On 22 November 1963, Lee Harvey Oswald assassinated US President John F. Kennedy. President Trump announced via Twitter on Saturday that he will allow the release of thousands of classified documents regarding the assassination. These files are scheduled to be released by the National Archives on 26 October 2017.
Two days after assassinating Kennedy, Oswald was himself shot by Jack Ruby. He died less than two hours later, at Parkland Memorial Hospital - where Kennedy had also died. The image above, taken by Robert H. Jackson, captures the moment Ruby shot Oswald. The following year this photo won a Pulitzer Prize.

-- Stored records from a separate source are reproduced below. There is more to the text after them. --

## src/include/datapath_config.svh

```systemverilog
`ifndef DATAPATH_CONFIG_SVH
`define DATAPATH_CONFIG_SVH

// word and storage sizes
`define DP_WIDTH      32
`define DP_REGS       16
`define DP_MEM_DEPTH  512

// instruction field layout
// opcode 31..27, ra 26..23, rb 22..19, rc 18..15, C 18..0
`define DP_RA_LSB     23
`define DP_RB_LSB     19
`define DP_RC_LSB     15
`define DP_C_BITS     19

`endif

```

## src/rtl/datapathPkg.sv

```systemverilog
`include "datapath_config.svh"

package datapathPkg;

    // one word on the shared bus
    typedef logic [`DP_WIDTH-1:0] wordT;

    // index into the general register file
    typedef logic [$clog2(`DP_REGS)-1:0] regIndexT;

    // ALU operation picked from the ALU strobes
    typedef enum logic [3:0] {
        aluAdd  = 4'd0,     // a + b
        aluSub  = 4'd1,     // a - b
        aluAnd  = 4'd2,     // a & b
        aluOr   = 4'd3,     // a | b
        aluShl  = 4'd4,     // a << b[4:0]
        aluShr  = 4'd5,     // a >> b[4:0], logical
        aluNeg  = 4'd6,     // two's complement of b
        aluNot  = 4'd7,     // ones' complement of b
        aluMul  = 4'd8,     // signed a * b, full 64 bits
        aluInc  = 4'd9,     // b + 1, used for the PC
        aluPass = 4'd10     // b passes through
    } aluOpT;

endpackage

```

## src/rtl/registerFile.sv

```systemverilog
`include "datapath_config.svh"

module registerFile (
    input  logic                  clock,
    input  logic                  reset,
    input  logic                  writeEnable,
    input  logic                  readEnable,
    input  logic                  baOut,
    input  datapathPkg::regIndexT index,
    input  datapathPkg::wordT     busIn,
    output datapathPkg::wordT     readData
);

    datapathPkg::wordT regs [`DP_REGS];     // R0 .. R15

    always_ff @(posedge clock) begin
        if (reset) begin
            for (int i = 0; i < `DP_REGS; i++) begin
                regs[i] <= '0;
            end
        end else if (writeEnable) begin
            regs[index] <= busIn;               // write port fed from the bus
        end
    end

    // single read port onto the bus
    always_comb begin
        if (!readEnable) begin
            readData = '0;
        end else if (baOut && (index == '0)) begin
            readData = '0;                      // base-address mode, R0 is zero
        end else begin
            readData = regs[index];
        end
    end

endmodule

```

## config.mk

```make
export PLATFORM = sky130hd
export DESIGN_NAME = registerFile
export DESIGN_NICKNAME = d
export VERILOG_FILES = /design/src/rtl/datapathPkg.sv /design/src/rtl/registerFile.sv
export VERILOG_INCLUDE_DIRS = /design/src /design/src/include
export SDC_FILE = /design/constraint.sdc
export NUM_CORES = 1
export LEC_CHECK = 0
export BUFFER_PORTS_ARGS = -buffer_cell sky130_fd_sc_hd__buf_2
export CORE_ASPECT_RATIO = 0.5
export CORE_UTILIZATION = 40
export CTS_BUF_LIST = sky130_fd_sc_hd__clkbuf_2 sky130_fd_sc_hd__clkbuf_4 sky130_fd_sc_hd__clkbuf_8
export DETAILED_ROUTE_END_ITERATION = 6
export GPL_ROUTABILITY_DRIVEN = 1
export PLACE_DENSITY_LB_ADDON = 0.12
export RECOVER_POWER = 100
export SLEW_MARGIN = 20
export SYNTH_ARGS = -nofsm -noshare
export SYNTH_HDL_FRONTEND = slang
export SYNTH_SLANG_ARGS = --single-unit
```

## constraint.sdc

```tcl
create_clock -name clock -period 2.05 [get_ports clock]
set_input_delay 0.3075 -clock clock [delete_from_list [all_inputs] [get_ports clock]]
set_output_delay 0.3075 -clock clock [all_outputs]
set_load 0.01 [all_outputs]
```

==> metrics <==
crit end category=primary output; worst relative slew slack=0.390; total CTS buffers=78; Final WS setup=-0.468 ns; slowest stage delay, CP=0.48 ns; Largest regs=regs x512; Fin. Hold Viols=0; Initial Util=0.410; max FFs per register=512; CP bufs+invs=1; total congestion overflow=0; CTS tree=done; vias in the first global route=13180; Core Region=56200 µm²; gr usage total=0.220; most frequent cells in the layout=512 x edfxtp_1, 379 x and2_1, 133 x and2_0; Cells after DPL=2219; CP max-delay cell=mux4_2; root buffer cell=clkbuf_8; commonest non-fill, non-tap cell in the layout=edfxtp_1; GPL Wtd Cong=0.773; Slew @ Worst Pin=0.915 ns; vias per cell=5.45; Pwr Density=842 nW/µm²; CP Max Fanout=1; Syn. warnings=0; hpwl dp=39600 µm; Layout area overhead=14.1%; Mean Syn Cell Area=16.5 µm²; maximum VDD drop=0.000364 V; period utilization=1.23; Mapped Cells=1396; # diodes=0; final setup fails=41; drt pass-1 iters=4; largest register by flop count=regs; share of cells above drive strength 1=0.281; Die X=341 µm; number of buffers inserted by hold repair at cts=0; CTS sink count=512; post-route minimum period=2.52 ns; Iter 0 DRT Violations=1230; final net count=1584; fin. max-slew vios=0; clock-pin slew on the worst setup and hold paths=0.07 ns; delay-heaviest family, CP=compound AO/OA/AOI/OAI gates; Static Leak=9.16 nW; antenna violations before repair=4; sequential share of the synthesized area=0.668; CP required=1.74 ns; WL/cell=26.9 µm; total wire length=62900 µm; CP cell instances=mux4_2 -> a22o_1 -> a221o_1 -> buf_2; Netlist cell types=33; post-synthesis cell area=23000 µm²; die area=58500 µm²; max capacitance violation total=0; first-pass GRT wire length=91100 µm; CTS H-tree lvls=3; flops & latches, synth=512; Setup crit start kind=register; Post-Route Utilization=0.467; worst-case clock buffer depth=3; Tightest Hold Check Type=in -> reg; port bufs=72; failing checks=negative setup slack; Non-Filler Instances=2339; status=complete, but fails checks; Rows=61; RSZ-0062 raised after global routing=true; drt drc=0; Final ANT Viol Nets=0; Fmax=397 MHz; post-CTS setup buffer count=0; Syn Nets=1437; IO Count=73; Die Ht=172 µm; Crit Path Category=reg -> out; Arr. time, crit path=2.21 ns; detailed-route via count=12743; maximum number of pins on one net before global-route repair=30
[per-layer routing]
metal / vias to the layer above / share of wire / wire, µm / GRT usage
met3: 72 / 0.056 / 3530 / 0.0369
met5: - / 0 / 0 / 0
met4: 0 / 0.013 / 826 / 0.0470
met1: 6750 / 0.48 / 30400 / 0.333
met2: 421 / 0.45 / 28100 / 0.333
li1: 5500 / - / - / -
[final timing paths]
path	depth (start not counted)	slack [ns]	to	start
min	2	0.11	regs[5][16]	busIn[16]
max	4	-0.47	readData[23]	regs[15][23]
[repair_timing]
item	CTS	global route
setup endpoints to repair	32	32
pin swaps	30	0
gates resized for setup	8	3
endpoints found under the hold margin	0	0
[through the flow]
step / cell area, µm² / hold WS (ns) / setup WS, ns / setup TNS [ns] / total power (W)
global placement: 25400 / 0.753 / -0.291 / -69.38 / 0.0143
detailed placement: 25400 / 0.764 / -0.311 / -73.42 / 0.0144
global route: 26200 / 0.0942 / -0.535 / -26.89 / 0.0229
floorplan: 23000 / 0.506 / 0.0273 / 0 / 0.0135
CTS: 26700 / 0.0426 / -0.516 / -14.64 / 0.0224
finish: 26200 / 0.110 / -0.468 / -12.53 / 0.0221
[cells in the mapped netlist (all sizes together)]
library cell,count,area share
nand2b,2,0.00054
nor3b,1,0.00033
mux2i,1,0.00044
a221o,31,0.013
o31ai,1,0.00033
and3,2,0.00054
o311ai,1,0.00038
nand4b,1,0.00038
and3b,2,0.00076
buf,35,0.011
clkbuf,95,0.016
a22o,31,0.012
and2,513,0.14
nand2,1,0.00016
nand4bb,2,0.00098
mux4,127,0.13
or3b,1,0.00038
or2,16,0.0044
nor2,13,0.0024
mux2,1,0.00049
inv,1,0.00016
nor3,4,0.0013
a32oi,1,0.00038
edfxtp,512,0.67
or4b,1,0.00060
[cell families after synthesis]
group           Yosys count  synth area share
compound gates           65            0.0264
mux                     129             0.126
simple gates            559             0.152
buf+inv                 131            0.0267
flops                   512             0.668
[area by class of cell]
cell class,instances,area (µm²)
clock buffers,101,1250
clock inverters,19,119
fillers,4899,29900
inverters,1,3.75
multi-input cells,753,7010
flip-flops and latches,512,15400
well taps,756,946
repair buffers,197,1530
[power by group]
group	internal, W	switching [W]
combinational	0.000799	0.00100
clock	0.00406	0.00396
sequential	0.0121	0.000158
total	0.0170	0.00513
No activity file was read; power rests on OpenSTA's default activity.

This event was also broadcasted on live TV.
In this close-up crop of the photo, we see Jim Leavelle, a Dallas homicide detective, standing to Oswald's right.
From a nonverbal perspective, this moment is fascinating because it captures two simultaneous emotions.
The corners of Leavelle's mouth are vectored strongly laterally and downward. This is a classic "Mouth of Fear".
Now, look at Detective Leavelle's eyes. His eyebrows are pulled together and down. His upper eyelids are opened significantly wider than baseline while his lower eyelids are tensed. Leavelle's nostrils are also flared. This nonverbal cluster is indicative of anger.
Summary: Emotions are often amalgamated with two or more occurring simultaneously. Detective Jim Leavelle was experiencing both fear and anger at the instant Jack Ruby shot Lee Harvey Oswald.